I just wanted to mention this. It means that we have some more freedom
in the implementation.
> > For tail -f, how about putting the fds into an array and then using
> > select() to watch the fds?
> >
> > GNU and busybox print the header again when the file last read from
> > changes.
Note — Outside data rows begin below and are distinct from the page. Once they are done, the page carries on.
--- src/design/la_pkg.sv ---
package la_pkg;

  // capture buffer geometry
  localparam int DEPTH  = 256;
  localparam int ADDR_W = 8;

  // host flow control
  localparam int CREDIT_MAX = 4;
  localparam int CREDIT_W   = $clog2(CREDIT_MAX + 1);

  // key handling
  localparam int DEBOUNCE_CYCLES = 16;
  localparam int DEB_W           = $clog2(DEBOUNCE_CYCLES + 1);
  localparam int VIEW_STEP       = 16;

  // trigger mode codes, anything above MODE_ANY fires at once
  localparam logic [2:0] MODE_HIGH = 3'd0;
  localparam logic [2:0] MODE_LOW  = 3'd1;
  localparam logic [2:0] MODE_RISE = 3'd2;
  localparam logic [2:0] MODE_FALL = 3'd3;
  localparam logic [2:0] MODE_ANY  = 3'd4;

  // sample period per freq_sel, 2**sel cycles
  localparam int DIV_W = 16;
  localparam logic [DIV_W-1:0] DIV_TABLE [16] = '{
    16'd1,    16'd2,    16'd4,     16'd8,
    16'd16,   16'd32,   16'd64,    16'd128,
    16'd256,  16'd512,  16'd1024,  16'd2048,
    16'd4096, 16'd8192, 16'd16384, 16'd32768
  };

  typedef struct packed {
    logic [1:0] rsvd;
    logic [2:0] lanes;  // bit 5 is the watched lane
    logic [2:0] pad;
  } spi_view_t;

  // one sample byte, seen raw or as spi lanes
  typedef union packed {
    logic [7:0] raw;
    spi_view_t  spi;
  } la_sample_u;

  typedef struct packed {
    logic [2:0]        chn;     // bit of raw word under watch
    logic [2:0]        mode;
    logic [ADDR_W-1:0] pre_num;
  } trig_cfg_t;

  typedef struct packed {
    logic [ADDR_W-1:0] index;   // position in stream
    la_sample_u        sample;
  } rd_beat_t;

endpackage

--- src/design/freq_div.sv ---
`timescale 1ns/10ps

module freq_div (
  input  logic       i_sys_clk,
  input  logic       i_reset,
  input  logic [3:0] i_freq_sel,
  output logic       o_clken
);
  import la_pkg::*;

  logic [DIV_W-1:0] cnt;
  logic [DIV_W-1:0] last;
  logic [3:0]       sel_q;  // rate of the running period

  assign last    = DIV_TABLE[sel_q] - 1'b1;
  assign o_clken = !i_reset && (cnt == last);  // quiet while in reset

  always_ff @(posedge i_sys_clk) begin
    if (i_reset) begin
      cnt   <= '0;
      sel_q <= i_freq_sel;
    end else if (o_clken) begin
      cnt   <= '0;
      sel_q <= i_freq_sel;  // new rate only picked up on wrap
    end else begin
      cnt <= cnt + 1'b1;
    end
  end

endmodule

--- src/design/key_filter.sv ---
`timescale 1ns/10ps

module key_filter (
  input  logic i_sys_clk,
  input  logic i_reset,
  input  logic i_key,         // active low
  output logic o_press_flag
);
  import la_pkg::*;

  logic [1:0]       key_sync;
  logic             key_low;
  logic [DEB_W-1:0] low_cnt;

  assign key_low = ~key_sync[1];

  always_ff @(posedge i_sys_clk) begin
    if (i_reset) begin
      key_sync     <= 2'b11;  // released
      low_cnt      <= '0;
      o_press_flag <= 1'b0;
    end else begin
      key_sync     <= {key_sync[0], i_key};
      o_press_flag <= 1'b0;
      if (!key_low) begin
        low_cnt <= '0;  // bounce or release restarts the count
      end else if (low_cnt != DEB_W'(DEBOUNCE_CYCLES)) begin
        low_cnt <= low_cnt + 1'b1;
        // one flag per press, counter then parks until release
        if (low_cnt == DEB_W'(DEBOUNCE_CYCLES - 1)) begin
          o_press_flag <= 1'b1;
        end
      end
    end
  end

endmodule

--- src/design/sample_ctrl.sv ---
`timescale 1ns/10ps

module sample_ctrl (
  input  logic                      i_sys_clk,
  input  logic                      i_reset,
  input  logic                      i_clken,
  input  logic                      i_trigger_en,
  input  la_pkg::trig_cfg_t         i_cfg,
  input  la_pkg::la_sample_u        i_sample,
  output logic                      o_wr_en,
  output logic [la_pkg::ADDR_W-1:0] o_wr_addr,
  output la_pkg::la_sample_u        o_wr_data,
  output logic [la_pkg::ADDR_W-1:0] o_start_addr,
  output logic                      o_finished
);
  import la_pkg::*;

  typedef enum logic [2:0] {
    S_IDLE,
    S_PRE,
    S_WAIT,
    S_POST,
    S_DONE
  } state_t;

  state_t            state;
  trig_cfg_t         cfg_q;     // setup latched at arm
  la_sample_u        prev;      // last sampled word, for edges
  logic [ADDR_W-1:0] wr_ptr;
  logic [ADDR_W:0]   cnt;       // pre count, then post count
  logic [ADDR_W:0]   cnt_inc;
  logic [ADDR_W:0]   post_len;
  logic              capturing;
  logic              cur_bit;
  logic              old_bit;
  logic              hit;

  assign cnt_inc   = cnt + 1'b1;
  assign post_len  = (ADDR_W+1)'(DEPTH) - {1'b0, cfg_q.pre_num};
  assign capturing = (state == S_PRE) || (state == S_WAIT) || (state == S_POST);

  assign cur_bit = i_sample.raw[cfg_q.chn];
  assign old_bit = prev.raw[cfg_q.chn];

  // trigger condition on current vs previous sample
  always_comb begin
    case (cfg_q.mode)
      MODE_HIGH: hit = cur_bit;
      MODE_LOW:  hit = ~cur_bit;
      MODE_RISE: hit = cur_bit & ~old_bit;
      MODE_FALL: hit = ~cur_bit & old_bit;
      MODE_ANY:  hit = cur_bit ^ old_bit;
      default:   hit = 1'b1;  // immediate
    endcase
  end

  always_ff @(posedge i_sys_clk) begin
    if (i_reset) begin
      state        <= S_IDLE;
      cfg_q        <= '0;
      prev         <= '0;
      wr_ptr       <= '0;
      cnt          <= '0;
      o_wr_en      <= 1'b0;
      o_start_addr <= '0;
      o_finished   <= 1'b0;
    end else begin
      o_wr_en <= i_clken & capturing;  // write lands one cycle after clken
      if (i_clken) begin
        prev <= i_sample;
      end

      if (i_trigger_en) begin
        cfg_q      <= i_cfg;
        wr_ptr     <= '0;
        cnt        <= '0;
        o_finished <= 1'b0;
        state      <= (i_cfg.pre_num == '0) ? S_WAIT : S_PRE;
      end else begin
        case (state)
          S_PRE: begin
            if (i_clken) begin
              wr_ptr <= wr_ptr + 1'b1;
              cnt    <= cnt_inc;
              if (cnt_inc >= {1'b0, cfg_q.pre_num}) begin
                state <= S_WAIT;
              end
            end
          end

          S_WAIT: begin
            if (i_clken) begin
              wr_ptr <= wr_ptr + 1'b1;  // ring keeps the newest pre samples
              if (hit) begin
                o_start_addr <= wr_ptr - cfg_q.pre_num;
                cnt          <= (ADDR_W+1)'(1);  // trigger sample counts as post
                state        <= (post_len == (ADDR_W+1)'(1)) ? S_DONE : S_POST;
              end
            end
          end

          S_POST: begin
            if (i_clken) begin
              wr_ptr <= wr_ptr + 1'b1;
              cnt    <= cnt_inc;
              if (cnt_inc == post_len) begin
                state <= S_DONE;
              end
            end
          end

          S_DONE: o_finished <= 1'b1;  // last write is in this cycle

          default: state <= S_IDLE;
        endcase
      end
    end
  end

  // write payload
  always_ff @(posedge i_sys_clk) begin
    if (i_clken) begin
      o_wr_addr <= wr_ptr;
      o_wr_data <= i_sample;
    end
  end

endmodule

--- src/design/capture_ram.sv ---
`timescale 1ns/10ps

module capture_ram (
  input  logic                      i_sys_clk,
  input  logic                      i_wr_en,
  input  logic [la_pkg::ADDR_W-1:0] i_wr_addr,
  input  la_pkg::la_sample_u        i_wr_data,
  input  logic [la_pkg::ADDR_W-1:0] i_rd_addr,
  output la_pkg::la_sample_u        o_rd_data
);
  import la_pkg::*;

  la_sample_u mem [DEPTH];

  always_ff @(posedge i_sys_clk) begin
    if (i_wr_en) begin
      mem[i_wr_addr] <= i_wr_data;
    end
    o_rd_data <= mem[i_rd_addr];  // one cycle read latency
  end

endmodule

--- src/design/la_readout.sv ---
`timescale 1ns/10ps

module la_readout (
  input  logic                      i_sys_clk,
  input  logic                      i_reset,
  input  logic                      i_finished,
  input  logic [la_pkg::ADDR_W-1:0] i_start_addr,
  input  logic                      i_trigger_en,
  input  logic                      i_left,
  input  logic                      i_right,
  input  logic                      i_credit,
  output logic [la_pkg::ADDR_W-1:0] o_rd_addr,
  input  la_pkg::la_sample_u        i_rd_data,
  output logic                      o_rd_valid,
  output la_pkg::rd_beat_t          o_rd_beat
);
  import la_pkg::*;

  logic [CREDIT_W-1:0] credits;
  logic [ADDR_W-1:0]   offset;     // view window shift
  logic [ADDR_W-1:0]   rd_idx;     // next entry to fetch
  logic [ADDR_W-1:0]   beat_idx;   // index of the read in flight
  logic [ADDR_W-1:0]   step_r;
  logic [ADDR_W-1:0]   step_l;
  logic                fin_q;
  logic                streaming;
  logic                busy;
  logic                issue;

  // the read in flight already owns one of the held credits
  assign issue     = streaming & (credits > CREDIT_W'(o_rd_valid));
  assign busy      = streaming | o_rd_valid;
  assign o_rd_addr = i_start_addr + offset + rd_idx;
  assign step_r    = i_right ? ADDR_W'(VIEW_STEP) : '0;
  assign step_l    = i_left ? ADDR_W'(VIEW_STEP) : '0;

  assign o_rd_beat.index  = beat_idx;
  assign o_rd_beat.sample = i_rd_data;

  always_ff @(posedge i_sys_clk) begin
    if (i_reset) begin
      credits    <= '0;
      offset     <= '0;
      rd_idx     <= '0;
      fin_q      <= 1'b0;
      streaming  <= 1'b0;
      o_rd_valid <= 1'b0;
    end else begin
      fin_q      <= i_finished;
      o_rd_valid <= issue;  // data back from ram next cycle
      credits    <= credits + CREDIT_W'(i_credit) - CREDIT_W'(o_rd_valid);

      if (i_trigger_en) begin
        offset    <= '0;
        streaming <= 1'b0;
      end else if (i_finished && !fin_q) begin
        streaming <= 1'b1;
        rd_idx    <= '0;
      end else begin
        if (issue) begin
          rd_idx <= rd_idx + 1'b1;
          if (rd_idx == ADDR_W'(DEPTH - 1)) begin
            streaming <= 1'b0;  // last fetch issued
          end
        end
        if (!busy) begin
          offset <= offset + step_r - step_l;  // wraps mod DEPTH
        end
      end
    end
  end

  always_ff @(posedge i_sys_clk) begin
    if (issue) begin
      beat_idx <= rd_idx;
    end
  end

endmodule

--- src/design/top_analyser.sv ---
`timescale 1ns/10ps

module top_analyser (
  input  logic                      i_sys_clk,
  input  logic                      i_reset,
  input  logic                      i_key0,
  input  logic                      i_key1,
  input  logic [2:0]                i_spi_data,
  input  logic [7:0]                i_data_in,
  input  logic                      i_trigger_en,
  input  logic [la_pkg::ADDR_W-1:0] i_pre_num,
  input  logic [2:0]                i_cpu_chn_sel,
  input  logic [2:0]                i_cpu_mode_sel,
  input  logic [3:0]                i_freq_sel,
  input  logic                      i_spi_en,
  input  logic                      i_credit,
  output logic                      o_finished,
  output logic                      o_rd_valid,
  output la_pkg::rd_beat_t          o_rd_beat
);
  import la_pkg::*;

  la_sample_u        sample;
  trig_cfg_t         cfg;
  logic              clken;
  logic              wr_en;
  logic [ADDR_W-1:0] wr_addr;
  la_sample_u        wr_data;
  logic [ADDR_W-1:0] rd_addr;
  la_sample_u        rd_data;
  logic [ADDR_W-1:0] start_addr;
  logic              left_shift;
  logic              right_shift;

  // source and trigger select
  always_comb begin
    sample      = '0;
    cfg.pre_num = i_pre_num;
    if (i_spi_en) begin
      sample.spi.lanes = i_spi_data;
      cfg.chn          = 3'd5;       // top lane
      cfg.mode         = MODE_FALL;
    end else begin
      sample.raw = i_data_in;
      cfg.chn    = i_cpu_chn_sel;
      cfg.mode   = i_cpu_mode_sel;
    end
  end

  freq_div u_freq_div (
    .i_sys_clk  (i_sys_clk),
    .i_reset    (i_reset),
    .i_freq_sel (i_freq_sel),
    .o_clken    (clken)
  );

  key_filter u0_key_filter (
    .i_sys_clk    (i_sys_clk),
    .i_reset      (i_reset),
    .i_key        (i_key0),
    .o_press_flag (left_shift)
  );

  key_filter u1_key_filter (
    .i_sys_clk    (i_sys_clk),
    .i_reset      (i_reset),
    .i_key        (i_key1),
    .o_press_flag (right_shift)
  );

  sample_ctrl u_sample_ctrl (
    .i_sys_clk    (i_sys_clk),
    .i_reset      (i_reset),
    .i_clken      (clken),
    .i_trigger_en (i_trigger_en),
    .i_cfg        (cfg),
    .i_sample     (sample),
    .o_wr_en      (wr_en),
    .o_wr_addr    (wr_addr),
    .o_wr_data    (wr_data),
    .o_start_addr (start_addr),
    .o_finished   (o_finished)
  );

  capture_ram u_capture_ram (
    .i_sys_clk (i_sys_clk),
    .i_wr_en   (wr_en),
    .i_wr_addr (wr_addr),
    .i_wr_data (wr_data),
    .i_rd_addr (rd_addr),
    .o_rd_data (rd_data)
  );

  la_readout u_la_readout (
    .i_sys_clk    (i_sys_clk),
    .i_reset      (i_reset),
    .i_finished   (o_finished),
    .i_start_addr (start_addr),
    .i_trigger_en (i_trigger_en),
    .i_left       (left_shift),
    .i_right      (right_shift),
    .i_credit     (i_credit),
    .o_rd_addr    (rd_addr),
    .i_rd_data    (rd_data),
    .o_rd_valid   (o_rd_valid),
    .o_rd_beat    (o_rd_beat)
  );

endmodule

--- config.mk ---
export PLATFORM = sky130hd
export DESIGN_NAME = top_analyser
export DESIGN_NICKNAME = d
export VERILOG_FILES = /design/src/design/la_pkg.sv /design/src/design/freq_div.sv /design/src/design/key_filter.sv /design/src/design/sample_ctrl.sv /design/src/design/capture_ram.sv /design/src/design/la_readout.sv /design/src/design/top_analyser.sv
export SDC_FILE = /design/constraint.sdc
export NUM_CORES = 2
export LEC_CHECK = 0
export BUFFER_PORTS_ARGS = -buffer_cell sky130_fd_sc_hd__buf_2
export CAP_MARGIN = 30
export CORE_ASPECT_RATIO = 2
export CORE_MARGIN = 4
export CORE_UTILIZATION = 30
export DETAILED_ROUTE_END_ITERATION = 8
export GPL_ROUTABILITY_DRIVEN = 0
export PLACE_DENSITY = 0.41
export SLEW_MARGIN = 20
export SYNTH_ARGS = -nofsm -noshare
export SYNTH_HDL_FRONTEND = slang
export SYNTH_SLANG_ARGS = --single-unit
export TNS_END_PERCENT = 10
--- constraint.sdc ---
create_clock -name i_sys_clk -period 12.7 [get_ports i_sys_clk]
set_clock_uncertainty 0.05 [all_clocks]
set_input_delay 2.54 -clock i_sys_clk [delete_from_list [all_inputs] [get_ports i_sys_clk]]
set_output_delay 2.54 -clock i_sys_clk [all_outputs]
set_load 0.01 [all_outputs]
# Word-level counts from Yosys, hierarchy flattened
# Memories as Yosys holds them, arrays and structs flattened. A register that Yosys moved wholly into a read port is not among the register bits.
# Cells that the tools add are included.
# classes
add_sub_neg	15
magnitude_cmp	4
n_eq_ne	26
muxes	38
bitwise_logic	14
n_reduce_logical	27
# ops
op	n
16-bit two-way mux	2
3-bit two-way mux	10
9-bit two-way mux	3
8-bit adder	3
9-bit one-hot mux with 2 select lines	1
16-bit by 1-bit adder with 16-bit output (second input constant)	1
8-bit by 1-bit adder with 8-bit output (second input constant)	2
16-bit == test	1
8-bit two-way mux	2
16-bit by 1-bit subtractor with 16-bit output (second input constant)	1
8-bit subtractor	2
3-bit by 2-bit == test with 1-bit output (second input constant)	4
3-bit by 2-bit inequality test with 1-bit output (second input constant)	4
3-bit one-hot mux with 4 select lines	1
5-bit by 1-bit adder with 5-bit output (second input constant)	2
5-bit by 4-bit == test with 1-bit output (second input constant)	2
5-bit two-way mux	2
5-bit inequality test (second input constant)	2
2-bit OR reduction	5
9-bit by 1-bit adder with 9-bit output (second input constant)	1
9-bit by 1-bit == test with 1-bit output (second input constant)	1
9-bit == test	1
9-bit by 8-bit greater-or-equal comparator with 1-bit output	1
1-bit two-way mux	9
other kinds (32)	61
# word_totals
regBits	134
mem_bits_rw	2048
rom_bits	256
out_inout_bits	18
word_cells	153
mem_count	2
# mem_list
name	depth	width	read_ports	rd_ports_with_merged_regs	write_ports	line	text
u_capture_ram.mem	256	8	1	1	1	capture_ram.sv:13	la_sample_u mem [DEPTH];
(name not given)	16	16	1	0	0	freq_div.sv:15	assign last = DIV_TABLE[sel_q] - 1'b1;

# Depth between registers and ports, before layout
# logic_depth
ltp_word	10
ltp_mapped	16
mapped_depth_nobuf	13

# By module
# Synthesis repeated with hierarchy kept, for this count alone.
# hier_totals
cells_unflattened	4540
hier_area_um2	87262.4
# modules_own_cells
module	n_inst	cells_each	area_per_inst_um2
capture_ram	1	3733	79556.3
sample_ctrl	1	379	3649.8
la_readout	1	187	1825.5
freq_div	1	162	1432.6
key_filter	2	32	341.6
top_analyser	1	15	115.1

# Worst setup path after synthesis
# Ideal clock, no wire load.
# synth_timing
path_kind	input port to flip-flop
start	in i_spi_en
end	reg u_sample_ctrl.o_start_addr[2] (netlist bit)
setup_ns	0.128
arrival_ns	5.298
required_ns	12.522
setup_slack_ns	7.224
cell_stages	15
path_cell_list	buf_2 > mux2_2 > mux4_2 > or2_0 > clkbuf_1 > nand2_1 > ha_1 > mux2i_1 > nand3b_1 > o211a_1 > nand2_1 > a2111oi_1 > buf_4 > mux2i_1 > nor2_1
# synth_lines
element	line	text
from (decl)	top_analyser.sv:15	input logic i_spi_en,
to (signal assigned)	sample_ctrl.sv:95	o_start_addr <= wr_ptr - cfg_q.pre_num;
to (decl)	sample_ctrl.sv:13	output logic [la_pkg::ADDR_W-1:0] o_start_addr,

# Worst setup path in the final report
# layout_timing
start	reg u_la_readout.rd_idx[0]
end	reg u_capture_ram.o_rd_data[1] (netlist bit), read port of u_capture_ram.mem
# layout_via
elab_chain_len	1
# layout_lines
element	line	text
from (decl)	la_readout.sv:21	logic [ADDR_W-1:0] rd_idx;
from (signal assigned)	la_readout.sv:61	rd_idx <= rd_idx + 1'b1;
8-bit adder	la_readout.sv:33	assign o_rd_addr = i_start_addr + offset + rd_idx;
to (decl)	capture_ram.sv:9	output la_pkg::la_sample_u o_rd_data
# Every way passes these cells.
# A chain may end at the register's enable or synchronous reset.

==> results.md <==
- Vias in the first global route: 45069
- Mapped Avg Cell Area: 20.4 sq um
- CP max stage delay: 790 ps
- Vias: 41493
- Slew margin rel.: 27.7%
- Antenna violations before repair: 4
- Area leader, netlist: edfxtp_1
- Worst setup path category: flip-flop to flip-flop
- TritonCTS Buffers: 204
- Gr ovfl total: 0
- # port buffers: 53
- Maximum clock path buffer count: 4
- Worst setup endpoint: u_capture_ram.o_rd_data[1]
- Drt total wl: 255000 um
- Area grow syn2layout: 14.3%
- RR Startpoint: u_la_readout.rd_idx[0]
- FF-to-FF End: u_capture_ram.o_rd_data[1]
- Sw Ratio: 19.8%
- Detailed Place HPWL: 165000 um
- Commonest non-fill, non-tap cell in the layout: edfxtp_1
- VDD IR-drop max: 0.101 mV
- Pleak: 29.8 nW
- Register area share after synthesis: 74.4%
- CTS tree: yes
- Synth cell types: 80
- Hold_buf cts: 0
- Pwr/cell area: 142 nW/um^2
- Setup TNS: 0 ps
- Fillers: 27309
- First-pass iteration count of the detailed router: 5
- Slew @ Worst Pin: 1080 ps
- Peak Freq: 185 MHz
- Final min period: 5400 ps
- Largest net degree at the start of global routing: 194
- I/O Pins: 54
- Hold Crit Class: flip-flop to flip-flop
- Root buf cell: clkbuf_16
- Max FO, Critical Path: 80
- Crit-path cells: ha_4 > buf_4 > buf_12 > mux4_2 > mux4_2 > nor2_1 > nor2_1 > o21ai_0 > o221ai_1 > a2bb2oi_1
- Worst reg2reg setup slack: 7300 ps
- Most frequent cells in the layout: edfxtp_1, mux4_2, nor2_1
- Status: finished clean
- Logic pwr share: 0.6%
- Final cycle utilization of the critical path: 42.5%
- Drt wl/cell: 30.4 um
- Ys Warns: 0
- Area share of the largest cell type after synthesis: 71.9%
- Post-synthesis register bit count: 2187
- Initial DRC Count: 2940
- First-pass GRT wire length: 360000 um
- Layout cells sized above 1: 26.0%
- Latest clock arrival within the worst-skew pair: 860 ps
- Nets: 4548
- Max Cap Viol: 0
- Synth area leaders: edfxtp_1, mux4_2, dfxtp_1
- Switching power: 2.78 mW
- Post-synth EDFFs: 2076
- Chip Width: 388 um
- CP endpoint kind: flip-flop
- Total track usage: 16.9%
- CP max-delay cell: ha_4
- Vias per cell: 4.94
- Post_cts resized: 0
- Slew Limit Fails: 0
- Count of standard-cell rows: 279
- Cells on worst reg2reg path: 10
- Post-Syn Instances: 4256
- Power share of the sequential group: 55.4%
- DRC: 0
- Die ar.: 298000 sq um
- Final hold vios: 0
- Syn_nets: 4347
- Depth of the CTS H-tree: 4
- Clk sinks: 2187
- Clk pwr share: 44.0%
- ANT nets after route: 0
- Initial core utilization: 30.1%
- Final setup vio count: 0
- Setup bufs post-CTS: 0
- WP data arrival: 6100 ps
- Pre-CTS WS: 6510 ps
- Worst endpoint required time: 13390 ps
- Worst Setup Start Kind: flip-flop
- Asr flop ratio synth: 0%
- Post-Syn Area: 86700 sq um
- Core area: 288000 sq um
- P_int: 11.3 mW
- RSZ-0062 raised after global routing: false
- Setup crit start: u_la_readout.rd_idx[0]
- Clock Pin Slew Worst Setup and Hold Paths: 70 ps
- Die height: 768 um
- Worst setup margin: 7300 ps
- Ys flop type: edfxtp_1
-- sequential cells by signal, summed over array words and instances, names as in the netlist, 3 cells and up --
register	count
u_capture_ram.mem	2048
u_freq_div.cnt	16
u_sample_ctrl.cfg_q	14
u_sample_ctrl.cnt	9
u_capture_ram.o_rd_data	8
u_la_readout.beat_idx	8
u_la_readout.rd_idx	8
u_sample_ctrl.o_start_addr	8
u_sample_ctrl.o_wr_addr	8
u_sample_ctrl.o_wr_data	8
u_sample_ctrl.prev	8
u_sample_ctrl.wr_ptr	8
u0_key_filter.low_cnt	5
u1_key_filter.low_cnt	5
u_la_readout.offset	5
u_freq_div.sel_q	4
u_la_readout.credits	3
u_sample_ctrl.state	3
-- worst max-delay path, delay by kind of cell (launching register included) --
| family | cells | cell delay [ps] |
|---|---|---|
| buffers and inverters | 2 | 1260 |
| adder cells (fa/ha/maj) | 1 | 790 |
| flip-flops | 1 | 390 |
| multiplexers | 2 | 1140 |
| AO/OA/AOI/OAI | 3 | 1330 |
| AND/OR/NAND/NOR | 2 | 200 |
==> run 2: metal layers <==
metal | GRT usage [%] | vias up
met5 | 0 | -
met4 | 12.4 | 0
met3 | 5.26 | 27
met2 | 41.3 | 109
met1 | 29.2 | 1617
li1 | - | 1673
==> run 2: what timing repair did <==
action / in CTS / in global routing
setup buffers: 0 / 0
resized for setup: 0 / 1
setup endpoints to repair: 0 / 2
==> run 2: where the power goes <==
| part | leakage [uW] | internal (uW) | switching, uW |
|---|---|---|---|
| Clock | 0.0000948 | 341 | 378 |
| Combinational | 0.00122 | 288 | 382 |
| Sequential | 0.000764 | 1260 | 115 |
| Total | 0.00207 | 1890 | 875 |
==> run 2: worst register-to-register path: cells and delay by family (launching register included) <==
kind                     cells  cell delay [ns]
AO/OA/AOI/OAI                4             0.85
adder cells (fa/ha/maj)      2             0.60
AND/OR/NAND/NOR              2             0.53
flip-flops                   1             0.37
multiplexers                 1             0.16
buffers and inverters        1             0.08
They behave differently when a file occurs on the command
> > line more than once.
> >
> > # HG changeset patch
> > # User Felix Janda <felix.janda at posteo.de>
> > # Date 1377945041 -7200
> > # Node ID 3cd61d16aabec82505da96a142663cedbba8d12a
> > # Parent 9a059e9b3a17a372fc8b225f512af57c72f4eeaa
> > tail: Some fixes
> >
> > - Rewrite most of the not lseek() logic
> > - Change meaning of len in line_list
> > - Use single instead of double linked list
> >
> > diff -r 9a059e9b3a17 -r 3cd61d16aabe toys/posix/tail.c
> > --- a/toys/posix/tail.c Fri Aug 30 20:09:10 2013 +0200
> > +++ b/toys/posix/tail.c Sat Aug 31 12:30:41 2013 +0200
> > @@ -38,19 +38,20 @@
> > )
> >
> > struct line_list {
> > - struct line_list *next, *prev;
> > + struct line_list *next;
>
> Double lists are easy to create in order, I usually do that when
> sequencing is important.
I was not aware of this. prev just seemed like another thing to
keep track of. do_tail previously unecessarily kept track of it
when drop no longer necessary chunks.
> > char *data;
> > - int len;
> > + size_t len;
> > };
>
> You changed this from a signed to an unsigned value why? The largest
> value fed into get_chunk is sizeof(toybuf), which easily fits in an
> int. (If we're allocating a larger than 2 gigabyte block of data,
> something is wrong.)
I just feel more comfortable with modular arithmetic than possibly
undefined behavior. In this case it doesn't really matter.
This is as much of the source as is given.